Tuesday, March 1, 2016

Having Cancer Makes Me Different


I had cancer. That makes me different from you (unless, obviously, you’ve had cancer too). Having cancer makes me different from me too, the me I used to be before a phone call in April of 2014. Three little words – “You have cancer.” – and everything totally changed.

Having cancer alters you, regardless of your age or what form the disease takes. Aside from the “typical” changes one might expect, there are changes specifically linked to cervical cancer.

Let’s talk about the somewhat universal changes cancer brings.  You are sick, and you feel sick. The treatments are often more painful than the disease itself. When I had my cone biopsy to find out how far into my cervix the cancer was, I spent the entire night after awake and in excruciating pain. I waited until 6 am (it was a Saturday) to page my oncologist, who told me to come in to the ER. There was nothing apparently wrong; “It just seems,” he told me, “that you have a sensitive cervix.”

Cancer is oftentimes an unseen illness. When most people think cancer, they picture emaciated people with sallow skin and no hair. That is one face of cancer, but it’s not the only one. I never looked sick. I just felt it every day of my illness. And I felt it much more painfully when people would say things like “Oh my god, you have cancer? You look so good!” To say that is to discredit my illness and the illnesses of all the others who don’t fit into your preconceived mold of what a cancer patient should look like.

Cancer brings a huge degree of uncertainty. No matter what stage you are at, how “good” of a type of cancer you have, none of that really matters. Cancer is still a potentially fatal disease. So I spent a lot of time thinking about my own mortality. I was very early stage, at 1b1, there was no lymph node involvement, and I had a 95%+ rate of beating this beast. But I was still scared, because 95 isn’t 100. Because I have cancer, and my friend does not.

As uncertain I was of the future, my priorities seemed to shift overnight. I suffer from a form of mental illness, and had attempted suicide in January, just three months shy of my diagnosis. That diagnosis made me want to live, for a very long time. I didn’t know what the future held for me in terms of my living beyond cancer, but I would be damned if I was going to keep acting like a brat and taking my life for granted. This is in no way intended to shame or disparage people with mental illness or who are suicidal; this was just my way of looking at my situation.

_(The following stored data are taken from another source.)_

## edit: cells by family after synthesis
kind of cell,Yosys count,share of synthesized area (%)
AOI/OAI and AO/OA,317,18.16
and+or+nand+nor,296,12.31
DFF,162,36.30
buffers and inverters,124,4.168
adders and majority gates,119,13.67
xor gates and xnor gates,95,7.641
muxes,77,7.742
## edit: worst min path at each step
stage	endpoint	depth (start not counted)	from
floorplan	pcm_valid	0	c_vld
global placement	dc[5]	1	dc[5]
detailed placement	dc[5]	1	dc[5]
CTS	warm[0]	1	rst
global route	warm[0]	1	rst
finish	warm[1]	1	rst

I so often feel misunderstood, different, like an outsider. I am about to turn 36; I am too young for this shit. But I know that there are women fifteen years younger than I am who are dying from cervical cancer, and I know I’m not so alone.

With cervical cancer, the biggest (and least talked about, unless you know Tamika Felder-Campbell) change is sex. My oncologist told me I could have sex after six weeks. I think my jaw hit the floor. I had already spent the last four months having my vagina actively poked and prodded, and I was looking at that continuing on for at least another few years. Sex was on par with bamboo shoots under my fingernails at that point. You couldn’t have paid me enough money to voluntarily put anything anywhere near there. 

However, this was really unfair to my husband (boyfriend at the time). So in August, two months after my surgery, we attempted to do the deed. He put his finger in my vagina, and kind of went, “Huh.” That’s never a noise you want to hear during sex, ESPECIALLY two months after you’ve had a radical hysterectomy to remove cervical cancer. I pretty much lost my shit, demanding to know what brought that lovely little “Huh” on. He told me he felt a bump. Well, describe it, I demanded. Why don’t you just feel it yourself, he asked. Because there was no way in hell I was putting my finger in my vagina, not that night, and possibly ever again.

When my oncologist finally examined me, he said it was just a hematoma, which a CT scan backed up; just a simple surgical artifact. No big deal, my oncologist said. Have some sex, he told me. HAHAHAHAHAHAHAHAHA I said.

I wasn’t ready for sex then. I thought I would never enjoy it ever again. It was one more thing I had lost, like my fertility, unwanted thought it was. But of course this changed too.

My sexual hang up was a mental block. I was terrified that my husband would not enjoy sex with me the way he used to. My vagina was different; they removed a section of it during surgery. The most helpful thing to do was to talk it out. And to listen to and believe him. If he says he finds me beautiful and sexy, why should I doubt that?


It’s not always easy, but he respects my pace. And I can’t think of anything sexier than a husband wanting to make his wife have an orgasm (or more!). When I can just focus on him, and what he is doing for me, our sex life is explosive.

So yes, I’m different now. I worry about the future, and how much of it I’ll have. I’m not like the other moms in my son’s class (but my tattoos made me an outcast in that department long before I had the “STD cancer). I talk about cervical cancer, HPV, how you can prevent those, what you should do about vaccinating your child.

Cancer changed me. It took out some of the worst parts of me, and allowed the best parts to shine.